[Start of Attachment]

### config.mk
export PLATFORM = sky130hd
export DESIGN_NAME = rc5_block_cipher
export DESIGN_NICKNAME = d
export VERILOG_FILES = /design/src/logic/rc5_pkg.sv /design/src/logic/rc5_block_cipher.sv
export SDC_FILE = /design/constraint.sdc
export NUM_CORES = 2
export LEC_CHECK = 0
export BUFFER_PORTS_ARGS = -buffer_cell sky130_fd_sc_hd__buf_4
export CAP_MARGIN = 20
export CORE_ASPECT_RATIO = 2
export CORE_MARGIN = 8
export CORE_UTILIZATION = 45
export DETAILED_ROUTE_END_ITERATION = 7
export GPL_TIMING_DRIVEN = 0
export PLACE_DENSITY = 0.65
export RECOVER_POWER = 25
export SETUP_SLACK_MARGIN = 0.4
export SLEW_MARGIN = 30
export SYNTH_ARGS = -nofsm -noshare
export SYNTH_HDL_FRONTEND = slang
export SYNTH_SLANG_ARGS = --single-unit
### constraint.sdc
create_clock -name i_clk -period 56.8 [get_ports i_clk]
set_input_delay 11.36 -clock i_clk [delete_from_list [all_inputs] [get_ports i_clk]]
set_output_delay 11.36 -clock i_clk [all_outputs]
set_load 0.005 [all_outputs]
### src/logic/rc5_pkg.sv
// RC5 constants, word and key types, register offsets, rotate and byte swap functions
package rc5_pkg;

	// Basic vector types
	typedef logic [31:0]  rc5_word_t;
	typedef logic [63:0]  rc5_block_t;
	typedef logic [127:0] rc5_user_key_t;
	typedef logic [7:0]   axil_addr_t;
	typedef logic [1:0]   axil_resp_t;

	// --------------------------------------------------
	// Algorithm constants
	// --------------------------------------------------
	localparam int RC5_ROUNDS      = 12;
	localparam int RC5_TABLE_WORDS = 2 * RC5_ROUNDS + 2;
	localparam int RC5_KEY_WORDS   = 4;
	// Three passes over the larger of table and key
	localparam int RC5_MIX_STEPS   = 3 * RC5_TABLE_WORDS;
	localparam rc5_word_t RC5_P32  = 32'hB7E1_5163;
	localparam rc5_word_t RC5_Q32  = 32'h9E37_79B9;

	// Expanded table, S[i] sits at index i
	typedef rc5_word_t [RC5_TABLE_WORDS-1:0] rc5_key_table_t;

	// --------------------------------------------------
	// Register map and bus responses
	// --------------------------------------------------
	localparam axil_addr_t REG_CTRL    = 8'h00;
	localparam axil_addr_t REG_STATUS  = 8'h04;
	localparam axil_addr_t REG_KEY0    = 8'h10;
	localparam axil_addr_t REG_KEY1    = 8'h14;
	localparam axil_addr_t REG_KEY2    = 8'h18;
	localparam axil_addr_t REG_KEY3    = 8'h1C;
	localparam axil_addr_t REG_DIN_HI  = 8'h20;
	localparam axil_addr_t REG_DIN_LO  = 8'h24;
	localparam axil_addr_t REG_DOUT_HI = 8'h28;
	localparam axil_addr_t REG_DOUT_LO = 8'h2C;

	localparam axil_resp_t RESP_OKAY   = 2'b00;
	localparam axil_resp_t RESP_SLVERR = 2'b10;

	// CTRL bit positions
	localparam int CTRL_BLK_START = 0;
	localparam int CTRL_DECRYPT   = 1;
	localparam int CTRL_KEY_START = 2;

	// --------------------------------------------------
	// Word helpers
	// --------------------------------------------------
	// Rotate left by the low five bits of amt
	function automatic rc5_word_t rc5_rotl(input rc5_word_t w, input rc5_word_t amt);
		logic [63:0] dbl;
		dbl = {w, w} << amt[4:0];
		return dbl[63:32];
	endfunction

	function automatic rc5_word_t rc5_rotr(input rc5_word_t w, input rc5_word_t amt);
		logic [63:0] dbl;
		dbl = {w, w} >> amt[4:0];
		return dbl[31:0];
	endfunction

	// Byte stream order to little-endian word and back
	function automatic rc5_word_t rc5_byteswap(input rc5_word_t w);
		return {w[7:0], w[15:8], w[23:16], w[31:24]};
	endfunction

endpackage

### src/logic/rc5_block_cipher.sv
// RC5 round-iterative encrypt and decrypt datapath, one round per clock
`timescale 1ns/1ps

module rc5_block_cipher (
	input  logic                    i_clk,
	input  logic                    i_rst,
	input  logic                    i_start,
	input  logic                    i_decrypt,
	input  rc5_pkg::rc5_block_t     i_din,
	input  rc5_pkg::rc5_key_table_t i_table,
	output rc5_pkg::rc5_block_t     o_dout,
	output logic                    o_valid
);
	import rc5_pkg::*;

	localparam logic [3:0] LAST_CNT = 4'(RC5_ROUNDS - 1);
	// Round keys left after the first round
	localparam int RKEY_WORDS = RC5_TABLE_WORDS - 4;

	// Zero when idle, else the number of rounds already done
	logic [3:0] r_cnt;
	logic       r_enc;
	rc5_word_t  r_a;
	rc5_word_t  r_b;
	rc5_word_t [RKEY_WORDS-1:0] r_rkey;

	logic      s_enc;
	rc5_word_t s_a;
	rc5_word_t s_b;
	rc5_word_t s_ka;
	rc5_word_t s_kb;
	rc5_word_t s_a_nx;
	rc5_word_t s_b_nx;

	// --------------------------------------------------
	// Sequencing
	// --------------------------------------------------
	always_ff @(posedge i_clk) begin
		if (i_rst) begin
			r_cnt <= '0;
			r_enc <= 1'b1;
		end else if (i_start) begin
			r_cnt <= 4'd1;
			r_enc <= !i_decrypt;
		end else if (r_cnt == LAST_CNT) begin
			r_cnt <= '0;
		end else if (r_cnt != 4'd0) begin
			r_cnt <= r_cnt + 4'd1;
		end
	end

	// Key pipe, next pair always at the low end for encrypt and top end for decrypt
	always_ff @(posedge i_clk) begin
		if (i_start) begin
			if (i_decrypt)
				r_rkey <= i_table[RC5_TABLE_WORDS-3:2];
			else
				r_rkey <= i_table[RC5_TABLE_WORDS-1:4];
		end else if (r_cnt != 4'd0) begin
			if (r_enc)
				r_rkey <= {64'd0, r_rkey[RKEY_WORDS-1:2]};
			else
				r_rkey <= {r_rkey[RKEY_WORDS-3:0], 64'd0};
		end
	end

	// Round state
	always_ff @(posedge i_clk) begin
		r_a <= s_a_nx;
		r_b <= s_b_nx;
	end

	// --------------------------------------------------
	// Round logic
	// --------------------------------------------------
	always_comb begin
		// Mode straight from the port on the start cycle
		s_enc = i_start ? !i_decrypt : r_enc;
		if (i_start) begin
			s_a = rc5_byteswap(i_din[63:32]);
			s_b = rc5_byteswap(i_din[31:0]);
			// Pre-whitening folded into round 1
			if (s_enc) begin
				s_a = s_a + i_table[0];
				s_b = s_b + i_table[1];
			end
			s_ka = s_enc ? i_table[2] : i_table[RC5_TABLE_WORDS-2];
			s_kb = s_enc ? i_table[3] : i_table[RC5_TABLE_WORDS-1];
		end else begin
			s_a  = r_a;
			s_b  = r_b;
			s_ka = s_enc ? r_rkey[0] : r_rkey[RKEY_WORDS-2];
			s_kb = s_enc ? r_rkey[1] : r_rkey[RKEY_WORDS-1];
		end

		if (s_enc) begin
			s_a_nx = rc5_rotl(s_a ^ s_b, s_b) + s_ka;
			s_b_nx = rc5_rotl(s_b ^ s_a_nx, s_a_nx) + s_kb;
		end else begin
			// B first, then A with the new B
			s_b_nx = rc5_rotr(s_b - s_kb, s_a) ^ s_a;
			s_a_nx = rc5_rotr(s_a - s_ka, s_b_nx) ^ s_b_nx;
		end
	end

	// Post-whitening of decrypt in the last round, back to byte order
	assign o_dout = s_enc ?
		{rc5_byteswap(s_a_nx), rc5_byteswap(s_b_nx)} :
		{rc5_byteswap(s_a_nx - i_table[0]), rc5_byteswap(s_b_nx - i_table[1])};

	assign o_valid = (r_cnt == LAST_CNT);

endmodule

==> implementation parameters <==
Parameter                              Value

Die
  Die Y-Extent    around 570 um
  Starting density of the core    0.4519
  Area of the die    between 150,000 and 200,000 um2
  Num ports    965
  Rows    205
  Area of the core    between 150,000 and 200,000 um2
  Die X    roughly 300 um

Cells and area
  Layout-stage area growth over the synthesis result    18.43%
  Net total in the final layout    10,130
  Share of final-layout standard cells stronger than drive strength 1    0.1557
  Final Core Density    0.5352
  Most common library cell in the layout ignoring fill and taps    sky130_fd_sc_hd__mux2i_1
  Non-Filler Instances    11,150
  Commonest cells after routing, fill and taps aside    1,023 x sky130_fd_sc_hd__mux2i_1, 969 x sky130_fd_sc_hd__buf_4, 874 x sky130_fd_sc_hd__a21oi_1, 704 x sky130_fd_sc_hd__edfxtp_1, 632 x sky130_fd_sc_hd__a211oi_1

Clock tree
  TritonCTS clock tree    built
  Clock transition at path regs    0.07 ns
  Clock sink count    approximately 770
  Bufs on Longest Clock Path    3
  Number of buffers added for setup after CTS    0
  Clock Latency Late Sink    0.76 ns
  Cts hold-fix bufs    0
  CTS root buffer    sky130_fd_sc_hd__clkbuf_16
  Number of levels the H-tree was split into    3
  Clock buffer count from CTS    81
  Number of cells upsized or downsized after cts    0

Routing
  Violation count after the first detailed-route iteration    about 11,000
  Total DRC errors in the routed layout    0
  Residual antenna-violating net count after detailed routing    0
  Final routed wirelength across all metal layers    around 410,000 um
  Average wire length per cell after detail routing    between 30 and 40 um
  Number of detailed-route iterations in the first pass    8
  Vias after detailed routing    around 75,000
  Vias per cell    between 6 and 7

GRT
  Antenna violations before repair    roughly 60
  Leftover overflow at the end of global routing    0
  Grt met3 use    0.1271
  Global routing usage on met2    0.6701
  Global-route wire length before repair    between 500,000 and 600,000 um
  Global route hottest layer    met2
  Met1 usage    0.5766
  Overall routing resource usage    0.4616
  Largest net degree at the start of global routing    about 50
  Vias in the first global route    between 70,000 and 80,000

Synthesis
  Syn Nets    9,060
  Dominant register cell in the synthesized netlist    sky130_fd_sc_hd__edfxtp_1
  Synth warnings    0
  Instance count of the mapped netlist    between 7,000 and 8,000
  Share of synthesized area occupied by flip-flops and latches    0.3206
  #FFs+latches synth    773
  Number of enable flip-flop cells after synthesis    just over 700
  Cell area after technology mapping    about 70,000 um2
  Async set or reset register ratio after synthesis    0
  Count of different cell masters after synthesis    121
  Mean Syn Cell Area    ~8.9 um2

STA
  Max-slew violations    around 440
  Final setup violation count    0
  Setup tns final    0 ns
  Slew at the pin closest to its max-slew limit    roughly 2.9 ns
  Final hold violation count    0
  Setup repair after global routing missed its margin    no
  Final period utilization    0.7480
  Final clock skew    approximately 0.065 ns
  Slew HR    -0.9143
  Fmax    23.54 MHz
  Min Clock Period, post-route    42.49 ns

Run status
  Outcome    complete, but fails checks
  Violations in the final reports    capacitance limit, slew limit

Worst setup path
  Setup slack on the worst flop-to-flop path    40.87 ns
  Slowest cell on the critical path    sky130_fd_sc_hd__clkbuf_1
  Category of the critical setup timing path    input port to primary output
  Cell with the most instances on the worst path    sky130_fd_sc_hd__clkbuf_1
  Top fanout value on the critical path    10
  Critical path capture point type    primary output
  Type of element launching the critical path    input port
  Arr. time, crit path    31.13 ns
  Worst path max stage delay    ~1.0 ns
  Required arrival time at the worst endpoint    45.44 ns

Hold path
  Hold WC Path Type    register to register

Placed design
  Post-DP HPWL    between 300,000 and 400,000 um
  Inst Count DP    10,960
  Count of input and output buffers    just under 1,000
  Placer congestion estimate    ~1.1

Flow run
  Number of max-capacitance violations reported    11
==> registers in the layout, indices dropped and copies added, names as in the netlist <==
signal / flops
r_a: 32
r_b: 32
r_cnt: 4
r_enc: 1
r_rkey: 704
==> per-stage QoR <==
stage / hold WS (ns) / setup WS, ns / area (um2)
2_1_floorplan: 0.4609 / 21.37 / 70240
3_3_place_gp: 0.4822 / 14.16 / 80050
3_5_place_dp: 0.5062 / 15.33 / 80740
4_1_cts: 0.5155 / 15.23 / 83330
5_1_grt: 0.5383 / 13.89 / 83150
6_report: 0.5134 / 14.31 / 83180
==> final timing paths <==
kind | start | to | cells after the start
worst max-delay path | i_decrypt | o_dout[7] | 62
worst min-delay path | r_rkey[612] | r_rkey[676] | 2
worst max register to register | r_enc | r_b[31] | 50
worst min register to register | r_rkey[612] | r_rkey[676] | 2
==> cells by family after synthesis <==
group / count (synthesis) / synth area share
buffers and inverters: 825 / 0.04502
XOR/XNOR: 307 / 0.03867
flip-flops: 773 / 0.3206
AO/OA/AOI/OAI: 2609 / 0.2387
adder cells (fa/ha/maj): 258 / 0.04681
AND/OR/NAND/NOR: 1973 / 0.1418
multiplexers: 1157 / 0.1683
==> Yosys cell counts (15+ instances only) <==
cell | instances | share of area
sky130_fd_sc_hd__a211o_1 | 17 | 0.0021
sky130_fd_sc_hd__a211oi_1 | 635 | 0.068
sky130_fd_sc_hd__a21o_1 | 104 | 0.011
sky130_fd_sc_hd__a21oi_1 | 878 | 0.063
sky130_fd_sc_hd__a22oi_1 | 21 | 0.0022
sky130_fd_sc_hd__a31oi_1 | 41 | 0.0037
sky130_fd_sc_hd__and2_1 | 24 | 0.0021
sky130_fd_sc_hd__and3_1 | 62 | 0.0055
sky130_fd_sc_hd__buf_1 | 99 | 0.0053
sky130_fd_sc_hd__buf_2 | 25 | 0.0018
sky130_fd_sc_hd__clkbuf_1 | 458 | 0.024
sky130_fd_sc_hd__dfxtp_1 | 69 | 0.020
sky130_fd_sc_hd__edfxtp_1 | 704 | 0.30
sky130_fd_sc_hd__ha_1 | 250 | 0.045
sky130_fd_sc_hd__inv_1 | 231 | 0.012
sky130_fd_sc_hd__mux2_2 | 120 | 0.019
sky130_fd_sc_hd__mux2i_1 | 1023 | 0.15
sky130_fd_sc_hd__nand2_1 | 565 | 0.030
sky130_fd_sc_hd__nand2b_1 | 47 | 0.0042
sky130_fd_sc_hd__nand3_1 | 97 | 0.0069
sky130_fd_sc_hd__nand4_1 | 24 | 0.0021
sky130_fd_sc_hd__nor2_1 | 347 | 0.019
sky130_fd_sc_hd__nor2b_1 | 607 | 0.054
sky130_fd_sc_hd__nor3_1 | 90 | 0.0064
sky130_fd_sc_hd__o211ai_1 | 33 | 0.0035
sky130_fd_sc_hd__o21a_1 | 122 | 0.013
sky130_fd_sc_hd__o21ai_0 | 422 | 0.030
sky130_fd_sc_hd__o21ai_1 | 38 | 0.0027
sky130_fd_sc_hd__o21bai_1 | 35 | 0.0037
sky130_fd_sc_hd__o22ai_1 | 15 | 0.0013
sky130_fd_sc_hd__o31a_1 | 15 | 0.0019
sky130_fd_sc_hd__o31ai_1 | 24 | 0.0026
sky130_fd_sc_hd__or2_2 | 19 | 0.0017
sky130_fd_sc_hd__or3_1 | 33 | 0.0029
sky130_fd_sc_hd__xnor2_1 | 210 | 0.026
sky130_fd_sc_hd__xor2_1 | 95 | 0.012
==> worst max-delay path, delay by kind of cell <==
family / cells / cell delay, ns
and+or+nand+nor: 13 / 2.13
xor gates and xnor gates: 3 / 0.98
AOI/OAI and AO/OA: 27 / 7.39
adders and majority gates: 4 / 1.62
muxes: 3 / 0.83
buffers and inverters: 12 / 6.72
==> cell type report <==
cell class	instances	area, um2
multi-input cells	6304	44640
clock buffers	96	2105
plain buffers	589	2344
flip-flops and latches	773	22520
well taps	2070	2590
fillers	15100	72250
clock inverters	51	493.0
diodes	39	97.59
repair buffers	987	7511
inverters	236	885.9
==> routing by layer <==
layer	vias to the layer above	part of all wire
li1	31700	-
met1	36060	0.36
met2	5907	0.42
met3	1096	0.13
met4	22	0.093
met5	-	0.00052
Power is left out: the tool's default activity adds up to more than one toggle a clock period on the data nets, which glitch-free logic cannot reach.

[End of Attachment]

• _Task statement_: What is needed is every line of the records above that contains the word "with".

• _Response_:
			// B first, then A with the new B
  Cell with the most instances on the worst path    sky130_fd_sc_hd__clkbuf_1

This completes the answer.